FDA and ‘emerging signals’: what you need to know

FDA Emerging Signals

[Image courtesy of OiMax on Flickr, per Creative Commons 2.0 license]

FDA will start issuing early warnings about medical devices that may be causing adverse events, under a final guidance for industry and FDA staff released this week.

The plan for the agency to publicly disclose emerging safety signals drew fire from industry groups earlier this year. AdvaMed, for example, said in its public comment to FDA that releasing emerging signals information could cause “unnecessary confusion” and cause health providers and their patients to avoid medical devices that were safe and useful.

At the same time, patient safety advocates have criticized FDA for failing to promptly report potentially deadly problems with medical devices. In one of the more egregious examples, FDA and device maker Olympus may have dragged their feet warning the U.S. public that a widely used Olympus endoscope was linked to deadly superbug outbreaks between 2012 and 2015, according to an early 2016 report from the office of Sen. Patty Murray, D-WA.

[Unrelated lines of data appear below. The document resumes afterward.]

This design comes from an exercise in tuning for small area, a short achievable clock period and few clock cycles per item on the open sky130 flow, not from production work.
RTL that was checked went through simulation tests only; none was proved equivalent to the original.
Power and IR drop assume default switching activity.

==> cedar: inputs <==
// ysyx_mulunit
module ysyx_mulunit (
    input          clk,
    input          rst_n,
    input          mul_valid,
    input  [63:0]  alu_src1,
    input  [63:0]  alu_src2,
    input  [3:0]   mul_expand_signed,
    output [129:0] mul_res,
    output         sh_fnsh_flag
);
mul u_mul (
    .clk(clk),
    .rst_n(rst_n),
    .mul_valid(mul_valid),
    .alu_src1(alu_src1),
    .alu_src2(alu_src2),
    .mul_expand_signed(mul_expand_signed),
    .mul_res(mul_res),
    .sh_fnsh_flag(sh_fnsh_flag)
);
endmodule
export LEC_CHECK = 0
export CAP_MARGIN = 20
export CORE_MARGIN = 2
export CORE_UTILIZATION = 50
export SETUP_SLACK_MARGIN = 4.5
export SLEW_MARGIN = 20
create_clock -name core_clock -period 8.0 [get_ports {clk}]
run.sh (not shown) runs the stock make flow with config.mk's settings and CLKGATE_MAP_FILE= SYNTH_SCRIPT=/design/flow/synth_recipe.tcl, a recipe that flattens the netlist after the stock synthesis.
==> tundra: changes against cedar <==
--- a/flow/design.v
+++ b/flow/design.v
@@ -14,53 +14,58 @@
 wire [3:0] md = mul_expand_signed;
 wire e0 = (md == 4'd0);
 wire e1 = (md == 4'd1);
 wire e2 = (md == 4'd2);
 wire e3 = (md == 4'd3);
-wire [3:0] mq = {e0, e0, e0 | e1 | e2, e0 | e1 | e2 | e3};    
-wire [NC-1:0] ua, ub, oa, ob, ta, tb;
+wire [63:0] mask = {{32{e0}}, {16{e0 | e1 | e2}}, {16{e0 | e1 | e2 | e3}}};
+wire [63:0] am = alu_src1 & mask;
+wire [63:0] bm = alu_src2 & mask;
+wire [NC-1:0] oa, ob, ta, tb;
 genvar g;
 generate for (g = 0; g < NC; g = g + 1) begin : occ
-    assign ua[g] = |alu_src1[g*K +: K];
-    assign ub[g] = |alu_src2[g*K +: K];
-    assign oa[g] = ua[g] & mq[g*K/16];
-    assign ob[g] = ub[g] & mq[g*K/16];
+    assign oa[g] = |am[g*K +: K];
+    assign ob[g] = |bm[g*K +: K];
     assign ta[g] = |oa[NC-1:g];
     assign tb[g] = |ob[NC-1:g];
 end endgenerate
-wire [NC-1:0] ha = ta & ~(ta >> 1);     
+wire [NC-1:0] ha = ta & ~(ta >> 1);
 wire [NC-1:0] hb = tb & ~(tb >> 1);
-wire swap = ua < ub;
+wire swap = |(tb & ~ta);                
+wire [NC-1:0] tn = ta & tb;
+wire [NC-1:0] sel_n = swap ? ha : hb;   
 reg [K-1:0] qa, qb;
 integer i;
 always @(*) begin
     qa = {K{1'b0}};
     qb = {K{1'b0}};
     for (i = 0; i < NC; i = i + 1) begin
-        qa = qa | (alu_src1[i*K +: K] & {K{ha[i]}});
-        qb = qb | (alu_src2[i*K +: K] & {K{hb[i]}});
+        qa = qa | (am[i*K +: K] & {K{ha[i]}});
+        qb = qb | (bm[i*K +: K] & {K{hb[i]}});
     end
 end
 reg              busy;      
 reg              res;       
 reg  [NC-1:0]    cnt;       
-reg              swp;
+reg  [NC-1:0]    sel;       
 reg  [127:0]     P;         
 reg  [W-1:0]     C;         
-reg  [63:0]      X, Y;
+reg  [63:0]      M;
 reg  [K-1:0]     q;
 reg              f0, f1, f3;
 wire start = mul_valid & ~busy & ~res & ~sh_fnsh_flag;
-wire [63:0] M = swp ? Y : X;
-wire [63:0] m = swp ? X : Y;
-reg  [K-1:0] qn;            
+reg [127:0] Pm;             
+reg [K-1:0] qn;             
 always @(*) begin
+    Pm = P;
     qn = {K{1'b0}};
-    for (i = 0; i + 1 < NC; i = i + 1)
-        qn = qn | (m[i*K +: K] & {K{cnt[i+1]}});
+    for (i = 0; i < NC; i = i + 1) begin
+        if (sel[i]) Pm[64 + i*K +: K] = {K{1'b0}};
+        if (i + 1 < NC)
+            qn = qn | (P[64 + i*K +: K] & {K{sel[i+1]}});
+    end
 end
-wire [W-K-1:0] A = P[W-K-1:0];
+wire [W-K-1:0] A = Pm[W-K-1:0];
 wire [W-K-1:0] B = C[W-K-1:0];
 wire [63:0] pp0 = M & {64{q[0]}};
 wire [63:0] pp1 = M & {64{q[1]}};
 wire [63:0] pp2 = M & {64{q[2]}};
 wire [63:0] pp3 = M & {64{q[3]}};
@@ -577,12 +582,12 @@
 wire t511 = A[67] ^ B[67];
 wire t512 = A[67] & B[67];
 wire [W-1:0] ns = {t511, t509, t507, t505, t503, t501, t499, t497, t495, t493, t491, t489, t487, t485, t483, t481, t479, t477, t475, t473, t471, t469, t467, t465, t463, t461, t459, t457, t455, t453, t451, t449, t447, t445, t443, t441, t439, t437, t435, t433, t431, t429, t427, t425, t423, t421, t419, t417, t415, t413, t411, t409, t407, t405, t403, t401, t399, t397, t395, t393, t391, t389, t387, t385, t383, t381, t379, t377, t375, pp2[0], pp0[1], pp0[0]};
 wire [W-1:0] nc = {t510, t508, t506, t504, t502, t500, t498, t496, t494, t492, t490, t488, t486, t484, t482, t480, t478, t476, t474, t472, t470, t468, t466, t464, t462, t460, t458, t456, t454, t452, t450, t448, t446, t444, t442, t440, t438, t436, t434, t432, t430, t428, t426, t424, t422, t420, t418, t416, t414, t412, t410, t408, t406, t404, t402, t400, t398, t396, t394, t392, t390, t388, t386, t384, t382, t380, t378, t376, t374, t373, pp1[0], 1'b0};
 wire ncout = t512;
-wire [K:0] lowu = P[W-1:W-K] + C[W-1:W-K] + ncout;
-wire [127-W-K:0] uhi = P[127-K:W];
+wire [K:0] lowu = Pm[W-1:W-K] + C[W-1:W-K] + ncout;
+wire [127-W-K:0] uhi = Pm[127-K:W];
 wire [127-W-K:0] all1s;
 assign all1s[0] = 1'b1;
 generate for (g = 1; g <= 127 - W - K; g = g + 1) begin : pa
     assign all1s[g] = all1s[g-1] & uhi[g-1];
 end endgenerate
@@ -601,13 +606,13 @@
         res          <= 1'b0;
         sh_fnsh_flag <= 1'b0;
         cnt          <= {NC{1'b0}};
     end else begin
         if (start) begin
-            busy         <= |ta & |tb;
-            sh_fnsh_flag <= ~(|ta & |tb);
-            cnt          <= swap ? ha : hb;
+            busy         <= |tn;
+            sh_fnsh_flag <= ~|tn;
+            cnt          <= sel_n;
         end else if (busy) begin
             busy         <= ~cnt[0];
             res          <= cnt[0];
             cnt          <= cnt >> 1;
         end else if (res) begin
@@ -617,32 +622,31 @@
             sh_fnsh_flag <= 1'b0;
         end
     end
 end
 always @(posedge clk) begin
-    X   <= alu_src1;
-    Y   <= alu_src2;
+    M   <= swap ? bm : am;
+    sel <= sel_n;
     f0  <= e0;
     f1  <= e1;
     f3  <= e3;
     if (start) begin
-        swp <= swap;
-        q   <= swap ? qa : qb;
-        P   <= 128'd0;
-        C   <= {W{1'b0}};
+        P <= {swap ? am : bm, 64'd0};
+        C <= {W{1'b0}};
+        q <= swap ? qa : qb;
     end else if (res) begin
-        P   <= {ures, rsum[W-1:0]};
+        P <= {ures, rsum[W-1:0]};
     end else begin
-        q   <= qn;
-        P   <= {ustep, ns};
-        C   <= nc;
+        P <= {ustep, ns};
+        C <= nc;
+        q <= qn;
     end
 end
 assign mul_res[15:0]    = P[15:0];
 assign mul_res[31:16]   = f3 ? {16{P[15]}} : P[31:16];
 assign mul_res[63:32]   = f0 ? P[63:32] : {32{(P[31] & f1) | (P[15] & f3)}};
-assign mul_res[127:64]  = P[127:64] & {64{f0}};
+assign mul_res[127:64]  = P[127:64];
 assign mul_res[129:128] = 2'b00;
 endmodule
 module ysyx_mulunit (
     input          clk,
     input          rst_n,
- SETUP_SLACK_MARGIN: 4.5 -> 5
==> maple: changes against cedar <==
--- a/flow/design.v
+++ b/flow/design.v
@@ -15,50 +15,52 @@
 wire e0 = (md == 4'd0);
 wire e1 = (md == 4'd1);
 wire e2 = (md == 4'd2);
 wire e3 = (md == 4'd3);
 wire [3:0] mq = {e0, e0, e0 | e1 | e2, e0 | e1 | e2 | e3};    
-wire [NC-1:0] ua, ub, oa, ob, ta, tb;
+wire [63:0] am = alu_src1 & {{16{mq[3]}}, {16{mq[2]}}, {16{mq[1]}}, {16{mq[0]}}};
+wire [63:0] bm = alu_src2 & {{16{mq[3]}}, {16{mq[2]}}, {16{mq[1]}}, {16{mq[0]}}};
+wire [NC-1:0] oa, ob, ta, tb;
 genvar g;
 generate for (g = 0; g < NC; g = g + 1) begin : occ
-    assign ua[g] = |alu_src1[g*K +: K];
-    assign ub[g] = |alu_src2[g*K +: K];
-    assign oa[g] = ua[g] & mq[g*K/16];
-    assign ob[g] = ub[g] & mq[g*K/16];
+    assign oa[g] = (|alu_src1[g*K +: K]) & mq[g*K/16];
+    assign ob[g] = (|alu_src2[g*K +: K]) & mq[g*K/16];
     assign ta[g] = |oa[NC-1:g];
     assign tb[g] = |ob[NC-1:g];
 end endgenerate
-wire [NC-1:0] ha = ta & ~(ta >> 1);     
-wire [NC-1:0] hb = tb & ~(tb >> 1);
-wire swap = ua < ub;
+wire swap = |(tb & ~ta);                
+wire [NC-1:0] tn = ta & tb;             
 reg [K-1:0] qa, qb;
 integer i;
 always @(*) begin
     qa = {K{1'b0}};
     qb = {K{1'b0}};
     for (i = 0; i < NC; i = i + 1) begin
-        qa = qa | (alu_src1[i*K +: K] & {K{ha[i]}});
-        qb = qb | (alu_src2[i*K +: K] & {K{hb[i]}});
+        qa = qa | (alu_src1[i*K +: K] & {K{ta[i] & ~(i + 1 < NC ? ta[(i+1) % NC] : 1'b0)}});
+        qb = qb | (alu_src2[i*K +: K] & {K{tb[i] & ~(i + 1 < NC ? tb[(i+1) % NC] : 1'b0)}});
     end
 end
 reg              busy;      
 reg              res;       
 reg  [NC-1:0]    cnt;       
 reg              swp;
 reg  [127:0]     P;         
 reg  [W-1:0]     C;         
-reg  [63:0]      X, Y;
+reg  [63:0]      M;
 reg  [K-1:0]     q;
 reg              f0, f1, f3;
-wire start = mul_valid & ~busy & ~res & ~sh_fnsh_flag;
-wire [63:0] M = swp ? Y : X;
-wire [63:0] m = swp ? X : Y;
-reg  [K-1:0] qn;            
+wire idle = ~busy & ~res & ~sh_fnsh_flag;
+wire last = ~cnt[1];
+wire [NC-1:0] nxt = (cnt >> 1) & ~(cnt >> 2);
+reg  [K-1:0] qna, qnb;
 always @(*) begin
-    qn = {K{1'b0}};
-    for (i = 0; i + 1 < NC; i = i + 1)
-        qn = qn | (m[i*K +: K] & {K{cnt[i+1]}});
+    qna = {K{1'b0}};
+    qnb = {K{1'b0}};
+    for (i = 0; i < NC; i = i + 1) begin
+        qna = qna | (alu_src1[i*K +: K] & {K{nxt[i]}});
+        qnb = qnb | (alu_src2[i*K +: K] & {K{nxt[i]}});
+    end
 end
 wire [W-K-1:0] A = P[W-K-1:0];
 wire [W-K-1:0] B = C[W-K-1:0];
 wire [63:0] pp0 = M & {64{q[0]}};
 wire [63:0] pp1 = M & {64{q[1]}};
@@ -578,72 +580,55 @@
 wire t512 = A[67] & B[67];
 wire [W-1:0] ns = {t511, t509, t507, t505, t503, t501, t499, t497, t495, t493, t491, t489, t487, t485, t483, t481, t479, t477, t475, t473, t471, t469, t467, t465, t463, t461, t459, t457, t455, t453, t451, t449, t447, t445, t443, t441, t439, t437, t435, t433, t431, t429, t427, t425, t423, t421, t419, t417, t415, t413, t411, t409, t407, t405, t403, t401, t399, t397, t395, t393, t391, t389, t387, t385, t383, t381, t379, t377, t375, pp2[0], pp0[1], pp0[0]};
 wire [W-1:0] nc = {t510, t508, t506, t504, t502, t500, t498, t496, t494, t492, t490, t488, t486, t484, t482, t480, t478, t476, t474, t472, t470, t468, t466, t464, t462, t460, t458, t456, t454, t452, t450, t448, t446, t444, t442, t440, t438, t436, t434, t432, t430, t428, t426, t424, t422, t420, t418, t416, t414, t412, t410, t408, t406, t404, t402, t400, t398, t396, t394, t392, t390, t388, t386, t384, t382, t380, t378, t376, t374, t373, pp1[0], 1'b0};
 wire ncout = t512;
 wire [K:0] lowu = P[W-1:W-K] + C[W-1:W-K] + ncout;
-wire [127-W-K:0] uhi = P[127-K:W];
-wire [127-W-K:0] all1s;
-assign all1s[0] = 1'b1;
-generate for (g = 1; g <= 127 - W - K; g = g + 1) begin : pa
-    assign all1s[g] = all1s[g-1] & uhi[g-1];
+wire [127-W:0] ub = P[127:W];
+wire [127-W:0] all1;
+assign all1[0] = 1'b1;
+generate for (g = 1; g <= 127 - W; g = g + 1) begin : pa
+    assign all1[g] = all1[g-1] & ub[g-1];
 end endgenerate
-wire [127-W:0] ustep = {uhi ^ (all1s & {(128-W-K){lowu[K]}}), lowu[K-1:0]};
+wire [127-W:0] ustep = {ub[127-W-K:0] ^ (all1[127-W-K:0] & {(128-W-K){lowu[K]}}),
+                        lowu[K-1:0]};
 wire [W:0] rsum = P[W-1:0] + C;
-wire [127-W:0] ur = P[127:W];
-wire [127-W:0] all1r;
-assign all1r[0] = 1'b1;
-generate for (g = 1; g <= 127 - W; g = g + 1) begin : pr
-    assign all1r[g] = all1r[g-1] & ur[g-1];
-end endgenerate
-wire [127-W:0] ures = ur ^ (all1r & {(128-W){rsum[W]}});
+wire [127-W:0] ures = ub ^ (all1 & {(128-W){rsum[W]}});
+wire sx = (f1 & rsum[31]) | (f3 & rsum[15]);
+wire [127:0] rres = {ures, rsum[W-1:64],
+                     f0 ? rsum[63:32] : {32{sx}},
+                     f3 ? {16{rsum[15]}} : rsum[31:16],
+                     rsum[15:0]};
 always @(posedge clk or negedge rst_n) begin
     if (!rst_n) begin
         busy         <= 1'b0;
         res          <= 1'b0;
         sh_fnsh_flag <= 1'b0;
-        cnt          <= {NC{1'b0}};
     end else begin
-        if (start) begin
-            busy         <= |ta & |tb;
-            sh_fnsh_flag <= ~(|ta & |tb);
-            cnt          <= swap ? ha : hb;
-        end else if (busy) begin
-            busy         <= ~cnt[0];
-            res          <= cnt[0];
-            cnt          <= cnt >> 1;
-        end else if (res) begin
-            res          <= 1'b0;
-            sh_fnsh_flag <= 1'b1;
-        end else begin
-            sh_fnsh_flag <= 1'b0;
-        end
+        busy         <= busy ? ~last : (idle & mul_valid & tn[0]);
+        res          <= busy & last;
+        sh_fnsh_flag <= res | (idle & mul_valid & ~tn[0]);
     end
 end
 always @(posedge clk) begin
-    X   <= alu_src1;
-    Y   <= alu_src2;
+    M   <= swap ? bm : am;
+    swp <= swap;
     f0  <= e0;
     f1  <= e1;
     f3  <= e3;
-    if (start) begin
-        swp <= swap;
-        q   <= swap ? qa : qb;
-        P   <= 128'd0;
-        C   <= {W{1'b0}};
-    end else if (res) begin
-        P   <= {ures, rsum[W-1:0]};
-    end else begin
-        q   <= qn;
+    if (busy) begin
+        cnt <= cnt >> 1;
+        q   <= swp ? qna : qnb;
         P   <= {ustep, ns};
         C   <= nc;
+    end else begin
+        cnt <= tn;
+        q   <= swap ? qa : qb;
+        P   <= res ? rres : 128'd0;
+        C   <= {W{1'b0}};
     end
 end
-assign mul_res[15:0]    = P[15:0];
-assign mul_res[31:16]   = f3 ? {16{P[15]}} : P[31:16];
-assign mul_res[63:32]   = f0 ? P[63:32] : {32{(P[31] & f1) | (P[15] & f3)}};
-assign mul_res[127:64]  = P[127:64] & {64{f0}};
-assign mul_res[129:128] = 2'b00;
+assign mul_res = {2'b00, P};
 endmodule
 module ysyx_mulunit (
     input          clk,
     input          rst_n,
     input          mul_valid,
- SETUP_SLACK_MARGIN: 4.5 -> 5
==> summary.txt <==
tundra completed without violations. cedar produced a clean layout. maple finished clean. The lowest non-clock buffer count belongs to cedar, the highest to tundra. Synthesized area, lowest first: maple, cedar, tundra. The highest critical path depth belongs to maple, the lowest to cedar. Of tundra and cedar, tundra has the higher clock skew (gap 0.012 ns). The lowest worst hold slack belongs to maple, the highest to tundra. Of cedar and maple, maple has the higher global-route usage (gap 4.0 points). Routed wire length: tundra > maple > cedar. Power, lowest first: maple, tundra, cedar. Combinational power: cedar > tundra > maple.
No functional check of the RTL was part of any run of this note.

The final guidance from FDA seeks to strike a balance between the needs of industry and the needs of patients, says Scott Mitreuter, product manager at quality management services provider Sparta Systems (Hamilton, NJ).

“I’d say the industry, in particular the manufacturers, would be worried that the FDA could be portraying their products in a negative light, prior to full and lengthy investigations being completed. … The FDA addressed this in the guidance by being specific in what it will include in public notification, and their process for validating the information, and only using the information if the data is sound and verifiable,” Mitreuter said.

FDA spells out in the guidance document: “Information that is unconfirmed, unreliable, or lacks sufficient strength of evidence is not an emerging signal.”

There are two cases where FDA says it would issue an early public warning about a medical device;

  • The agency has credible scientific evidence supporting a causal relationship between a medical device and adverse events, but still needs time for additional analysis before making a conclusion.
  • FDA has concluded that there is a causal relationship but needs more time to develop recommendations to address the problem.

The staff at FDA’s Center for Devices and Radiological Health will make a decision about whether to publicly release emerging signal information within 30 days of receiving the initial information that generated the signal, according to the guidance document. If new or substantive information comes to their attention, the CDRH staff will internally review the previous decision within 30 days.

Says FDA: “Public notification at an early stage may reduce or limit the number of patients exposed to the potential risk while the issue is being further evaluated, and may promote enhanced vigilance on the part of clinicians, risk managers, patients and consumers.”

MDO senior editor Heather Thompson contributed to this article.